- _Exercise description_:
The response should contain only those lines of the entries below that include the string "posedge".

- _Data excerpts_:
★ ★ ★ ★ ★ ★ ★
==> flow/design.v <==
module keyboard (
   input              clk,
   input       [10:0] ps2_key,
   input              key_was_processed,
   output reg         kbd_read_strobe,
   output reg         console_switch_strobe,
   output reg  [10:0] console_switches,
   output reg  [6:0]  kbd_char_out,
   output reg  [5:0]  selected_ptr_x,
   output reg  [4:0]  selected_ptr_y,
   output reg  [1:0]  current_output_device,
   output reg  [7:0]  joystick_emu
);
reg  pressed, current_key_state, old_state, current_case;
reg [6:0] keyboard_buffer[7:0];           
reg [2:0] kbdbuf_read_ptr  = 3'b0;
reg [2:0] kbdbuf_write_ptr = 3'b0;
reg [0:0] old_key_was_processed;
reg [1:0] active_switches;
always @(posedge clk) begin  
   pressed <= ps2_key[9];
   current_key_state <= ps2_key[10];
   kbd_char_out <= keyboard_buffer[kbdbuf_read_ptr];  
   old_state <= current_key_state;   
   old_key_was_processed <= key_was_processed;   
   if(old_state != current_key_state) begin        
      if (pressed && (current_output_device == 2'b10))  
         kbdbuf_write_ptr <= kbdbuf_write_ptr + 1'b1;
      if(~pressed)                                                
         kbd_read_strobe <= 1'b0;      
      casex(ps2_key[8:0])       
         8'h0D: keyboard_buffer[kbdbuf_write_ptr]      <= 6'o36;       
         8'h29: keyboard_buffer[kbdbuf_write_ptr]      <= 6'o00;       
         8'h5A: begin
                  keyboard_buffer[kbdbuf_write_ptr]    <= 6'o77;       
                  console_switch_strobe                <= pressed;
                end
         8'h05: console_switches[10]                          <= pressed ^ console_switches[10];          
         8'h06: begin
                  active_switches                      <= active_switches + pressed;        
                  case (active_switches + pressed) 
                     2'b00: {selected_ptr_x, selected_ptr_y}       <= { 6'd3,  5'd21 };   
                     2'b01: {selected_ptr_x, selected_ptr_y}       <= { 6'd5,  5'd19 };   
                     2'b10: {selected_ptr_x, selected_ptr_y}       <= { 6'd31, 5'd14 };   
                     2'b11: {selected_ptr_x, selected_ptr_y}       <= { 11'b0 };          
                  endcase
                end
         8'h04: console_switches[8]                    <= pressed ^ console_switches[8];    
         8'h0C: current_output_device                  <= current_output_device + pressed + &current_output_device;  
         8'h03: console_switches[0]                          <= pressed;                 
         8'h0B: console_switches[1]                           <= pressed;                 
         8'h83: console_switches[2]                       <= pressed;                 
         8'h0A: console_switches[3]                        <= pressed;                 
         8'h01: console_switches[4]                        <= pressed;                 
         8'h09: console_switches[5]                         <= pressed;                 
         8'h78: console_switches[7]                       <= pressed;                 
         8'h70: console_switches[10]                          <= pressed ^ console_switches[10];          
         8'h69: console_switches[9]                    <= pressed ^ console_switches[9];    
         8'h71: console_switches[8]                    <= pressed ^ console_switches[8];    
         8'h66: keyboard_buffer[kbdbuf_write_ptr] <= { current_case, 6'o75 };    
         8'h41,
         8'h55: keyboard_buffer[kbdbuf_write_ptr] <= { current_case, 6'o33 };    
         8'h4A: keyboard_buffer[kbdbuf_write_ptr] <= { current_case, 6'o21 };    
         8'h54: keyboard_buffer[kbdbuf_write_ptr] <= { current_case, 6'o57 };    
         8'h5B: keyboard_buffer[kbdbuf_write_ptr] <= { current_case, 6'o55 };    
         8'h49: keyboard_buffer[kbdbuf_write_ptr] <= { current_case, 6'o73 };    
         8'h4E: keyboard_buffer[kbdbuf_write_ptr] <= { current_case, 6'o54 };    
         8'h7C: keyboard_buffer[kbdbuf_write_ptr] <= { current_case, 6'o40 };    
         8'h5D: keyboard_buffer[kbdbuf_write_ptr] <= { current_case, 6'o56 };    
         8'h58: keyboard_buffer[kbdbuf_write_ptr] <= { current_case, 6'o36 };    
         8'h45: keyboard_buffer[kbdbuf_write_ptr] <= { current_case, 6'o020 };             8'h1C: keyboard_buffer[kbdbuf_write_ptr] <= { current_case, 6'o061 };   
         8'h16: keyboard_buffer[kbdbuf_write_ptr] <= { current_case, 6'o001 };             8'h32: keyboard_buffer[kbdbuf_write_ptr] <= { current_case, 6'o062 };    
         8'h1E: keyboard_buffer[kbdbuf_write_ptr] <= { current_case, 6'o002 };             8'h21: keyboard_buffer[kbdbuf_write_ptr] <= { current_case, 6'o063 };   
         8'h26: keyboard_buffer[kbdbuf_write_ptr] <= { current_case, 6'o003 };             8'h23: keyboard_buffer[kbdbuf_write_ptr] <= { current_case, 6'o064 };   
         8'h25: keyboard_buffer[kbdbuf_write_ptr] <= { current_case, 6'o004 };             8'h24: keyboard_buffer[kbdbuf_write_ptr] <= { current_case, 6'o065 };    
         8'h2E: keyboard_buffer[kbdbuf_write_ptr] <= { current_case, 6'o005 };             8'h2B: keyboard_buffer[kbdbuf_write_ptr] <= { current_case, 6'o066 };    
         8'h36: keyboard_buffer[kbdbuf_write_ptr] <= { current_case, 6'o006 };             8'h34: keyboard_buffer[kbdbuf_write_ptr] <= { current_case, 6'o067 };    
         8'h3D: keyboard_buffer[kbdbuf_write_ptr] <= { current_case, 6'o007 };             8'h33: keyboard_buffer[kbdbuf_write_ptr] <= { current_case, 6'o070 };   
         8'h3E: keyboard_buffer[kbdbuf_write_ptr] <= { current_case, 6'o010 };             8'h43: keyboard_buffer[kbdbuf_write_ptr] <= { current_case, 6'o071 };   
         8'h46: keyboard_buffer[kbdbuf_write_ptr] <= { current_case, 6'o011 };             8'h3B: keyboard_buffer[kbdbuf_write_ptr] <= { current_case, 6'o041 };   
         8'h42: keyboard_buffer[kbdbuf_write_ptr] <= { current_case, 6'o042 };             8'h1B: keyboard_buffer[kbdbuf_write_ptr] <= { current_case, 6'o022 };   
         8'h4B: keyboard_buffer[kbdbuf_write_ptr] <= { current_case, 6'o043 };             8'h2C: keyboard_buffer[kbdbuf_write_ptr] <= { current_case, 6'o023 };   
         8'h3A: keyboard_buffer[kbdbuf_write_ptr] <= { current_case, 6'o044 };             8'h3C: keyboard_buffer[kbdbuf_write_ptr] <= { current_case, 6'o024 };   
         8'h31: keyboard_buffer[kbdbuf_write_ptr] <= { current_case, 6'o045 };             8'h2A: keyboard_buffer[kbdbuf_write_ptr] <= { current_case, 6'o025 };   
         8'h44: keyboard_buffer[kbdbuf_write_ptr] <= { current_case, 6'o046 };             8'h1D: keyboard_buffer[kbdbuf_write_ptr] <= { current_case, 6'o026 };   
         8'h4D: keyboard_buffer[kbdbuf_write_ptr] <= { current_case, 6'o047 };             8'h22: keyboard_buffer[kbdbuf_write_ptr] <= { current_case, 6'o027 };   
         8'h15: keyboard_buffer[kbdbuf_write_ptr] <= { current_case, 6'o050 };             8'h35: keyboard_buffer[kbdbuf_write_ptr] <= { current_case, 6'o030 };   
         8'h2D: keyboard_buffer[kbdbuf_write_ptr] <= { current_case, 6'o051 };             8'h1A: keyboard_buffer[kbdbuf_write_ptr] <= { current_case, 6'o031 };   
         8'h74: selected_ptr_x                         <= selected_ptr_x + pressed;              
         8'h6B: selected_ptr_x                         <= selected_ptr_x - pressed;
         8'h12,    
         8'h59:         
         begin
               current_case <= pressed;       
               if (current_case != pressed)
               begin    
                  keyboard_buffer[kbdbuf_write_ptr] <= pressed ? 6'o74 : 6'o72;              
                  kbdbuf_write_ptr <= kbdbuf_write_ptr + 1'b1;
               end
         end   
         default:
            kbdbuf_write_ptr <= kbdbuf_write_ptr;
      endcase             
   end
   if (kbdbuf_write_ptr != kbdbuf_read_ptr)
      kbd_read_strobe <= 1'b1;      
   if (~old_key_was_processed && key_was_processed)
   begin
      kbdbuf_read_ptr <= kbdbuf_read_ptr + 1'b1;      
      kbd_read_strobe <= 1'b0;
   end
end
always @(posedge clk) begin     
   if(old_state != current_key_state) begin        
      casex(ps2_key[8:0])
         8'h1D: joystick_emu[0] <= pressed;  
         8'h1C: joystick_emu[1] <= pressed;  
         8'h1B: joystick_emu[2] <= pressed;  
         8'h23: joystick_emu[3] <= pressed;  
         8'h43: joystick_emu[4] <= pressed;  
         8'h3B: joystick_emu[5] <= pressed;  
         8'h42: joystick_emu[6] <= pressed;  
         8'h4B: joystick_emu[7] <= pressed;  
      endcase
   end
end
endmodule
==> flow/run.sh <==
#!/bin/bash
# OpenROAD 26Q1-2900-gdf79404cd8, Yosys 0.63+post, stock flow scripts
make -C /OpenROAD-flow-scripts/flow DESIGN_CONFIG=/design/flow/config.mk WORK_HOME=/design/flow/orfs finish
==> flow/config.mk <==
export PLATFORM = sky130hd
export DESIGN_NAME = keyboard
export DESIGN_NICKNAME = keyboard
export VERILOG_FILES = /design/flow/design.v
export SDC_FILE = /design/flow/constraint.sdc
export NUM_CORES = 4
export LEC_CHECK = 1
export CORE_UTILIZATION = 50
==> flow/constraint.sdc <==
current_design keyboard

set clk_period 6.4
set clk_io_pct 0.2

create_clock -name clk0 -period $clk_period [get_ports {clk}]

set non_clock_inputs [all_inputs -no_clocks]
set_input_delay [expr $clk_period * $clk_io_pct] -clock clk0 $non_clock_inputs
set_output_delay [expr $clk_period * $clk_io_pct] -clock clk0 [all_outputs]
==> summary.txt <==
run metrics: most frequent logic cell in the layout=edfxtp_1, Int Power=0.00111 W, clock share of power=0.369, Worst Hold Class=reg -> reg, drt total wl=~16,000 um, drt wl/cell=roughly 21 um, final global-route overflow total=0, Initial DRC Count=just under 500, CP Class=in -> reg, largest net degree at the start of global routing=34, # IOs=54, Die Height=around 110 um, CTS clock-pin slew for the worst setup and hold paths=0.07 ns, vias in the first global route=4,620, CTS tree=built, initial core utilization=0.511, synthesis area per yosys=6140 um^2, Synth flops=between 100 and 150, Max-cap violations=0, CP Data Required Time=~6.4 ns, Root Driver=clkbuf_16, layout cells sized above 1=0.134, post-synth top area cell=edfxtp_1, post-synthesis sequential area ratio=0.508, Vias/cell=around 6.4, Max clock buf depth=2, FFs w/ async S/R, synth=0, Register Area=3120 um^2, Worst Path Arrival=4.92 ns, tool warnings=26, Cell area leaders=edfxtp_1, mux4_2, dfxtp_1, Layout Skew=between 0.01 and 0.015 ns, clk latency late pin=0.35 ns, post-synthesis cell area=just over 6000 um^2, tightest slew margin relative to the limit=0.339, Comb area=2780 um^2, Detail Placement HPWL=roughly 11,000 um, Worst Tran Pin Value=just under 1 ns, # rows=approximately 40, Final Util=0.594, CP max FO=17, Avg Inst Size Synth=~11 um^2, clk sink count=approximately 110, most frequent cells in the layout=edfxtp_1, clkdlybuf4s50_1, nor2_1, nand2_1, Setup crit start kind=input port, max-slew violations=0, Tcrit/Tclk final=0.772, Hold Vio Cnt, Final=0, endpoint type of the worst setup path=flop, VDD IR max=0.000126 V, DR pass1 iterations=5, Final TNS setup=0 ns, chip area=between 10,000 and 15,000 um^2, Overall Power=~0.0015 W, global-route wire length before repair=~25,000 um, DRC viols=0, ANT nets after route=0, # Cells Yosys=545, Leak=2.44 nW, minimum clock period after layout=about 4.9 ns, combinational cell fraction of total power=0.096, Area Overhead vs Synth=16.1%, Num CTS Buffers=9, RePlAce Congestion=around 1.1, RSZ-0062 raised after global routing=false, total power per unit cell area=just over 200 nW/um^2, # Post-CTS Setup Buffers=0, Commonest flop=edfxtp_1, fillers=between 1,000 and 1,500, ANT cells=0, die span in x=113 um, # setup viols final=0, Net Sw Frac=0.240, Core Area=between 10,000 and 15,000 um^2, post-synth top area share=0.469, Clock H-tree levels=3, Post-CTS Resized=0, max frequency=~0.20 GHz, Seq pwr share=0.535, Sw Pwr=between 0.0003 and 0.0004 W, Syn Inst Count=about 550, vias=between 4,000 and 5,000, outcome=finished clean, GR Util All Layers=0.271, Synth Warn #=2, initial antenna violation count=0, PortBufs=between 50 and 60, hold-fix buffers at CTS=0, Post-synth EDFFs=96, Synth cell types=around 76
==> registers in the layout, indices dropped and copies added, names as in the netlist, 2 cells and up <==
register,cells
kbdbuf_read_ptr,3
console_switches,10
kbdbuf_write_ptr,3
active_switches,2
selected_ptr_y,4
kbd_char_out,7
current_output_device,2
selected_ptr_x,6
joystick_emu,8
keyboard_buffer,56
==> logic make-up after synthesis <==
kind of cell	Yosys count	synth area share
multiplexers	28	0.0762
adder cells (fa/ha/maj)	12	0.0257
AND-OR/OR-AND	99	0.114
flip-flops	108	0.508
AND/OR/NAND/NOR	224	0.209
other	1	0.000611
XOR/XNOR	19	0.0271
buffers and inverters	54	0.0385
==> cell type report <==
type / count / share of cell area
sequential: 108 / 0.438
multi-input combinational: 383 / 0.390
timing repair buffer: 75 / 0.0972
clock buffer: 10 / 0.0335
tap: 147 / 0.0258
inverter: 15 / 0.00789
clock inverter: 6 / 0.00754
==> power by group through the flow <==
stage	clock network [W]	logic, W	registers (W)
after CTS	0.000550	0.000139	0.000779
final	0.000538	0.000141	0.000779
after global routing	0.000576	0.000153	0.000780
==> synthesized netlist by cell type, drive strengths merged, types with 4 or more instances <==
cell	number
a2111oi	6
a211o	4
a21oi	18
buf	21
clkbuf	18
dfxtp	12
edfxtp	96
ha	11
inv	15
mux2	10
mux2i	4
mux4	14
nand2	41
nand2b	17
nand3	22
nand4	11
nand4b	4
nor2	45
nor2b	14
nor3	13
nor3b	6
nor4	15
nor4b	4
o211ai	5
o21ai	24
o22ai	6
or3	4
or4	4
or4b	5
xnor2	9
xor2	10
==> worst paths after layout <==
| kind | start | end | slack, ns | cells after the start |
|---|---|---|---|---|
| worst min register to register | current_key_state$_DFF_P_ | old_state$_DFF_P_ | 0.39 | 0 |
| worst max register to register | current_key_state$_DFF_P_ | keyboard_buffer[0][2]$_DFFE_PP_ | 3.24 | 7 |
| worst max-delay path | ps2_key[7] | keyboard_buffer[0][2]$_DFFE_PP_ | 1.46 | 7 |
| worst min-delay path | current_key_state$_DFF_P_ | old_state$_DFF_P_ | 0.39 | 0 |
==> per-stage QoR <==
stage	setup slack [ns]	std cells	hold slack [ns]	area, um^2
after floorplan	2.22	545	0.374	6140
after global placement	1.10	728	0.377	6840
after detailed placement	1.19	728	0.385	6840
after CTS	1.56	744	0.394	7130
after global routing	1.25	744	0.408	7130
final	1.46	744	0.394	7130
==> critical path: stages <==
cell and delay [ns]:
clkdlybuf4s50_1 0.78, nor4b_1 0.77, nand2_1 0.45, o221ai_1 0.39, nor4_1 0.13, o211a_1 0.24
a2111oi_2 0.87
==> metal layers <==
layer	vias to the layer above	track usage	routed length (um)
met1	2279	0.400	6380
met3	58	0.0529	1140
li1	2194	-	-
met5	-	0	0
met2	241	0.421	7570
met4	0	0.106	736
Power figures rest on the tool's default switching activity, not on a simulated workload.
★ ★ ★ ★ ★ ★ ★
- _Response to this task_:
always @(posedge clk) begin  
always @(posedge clk) begin     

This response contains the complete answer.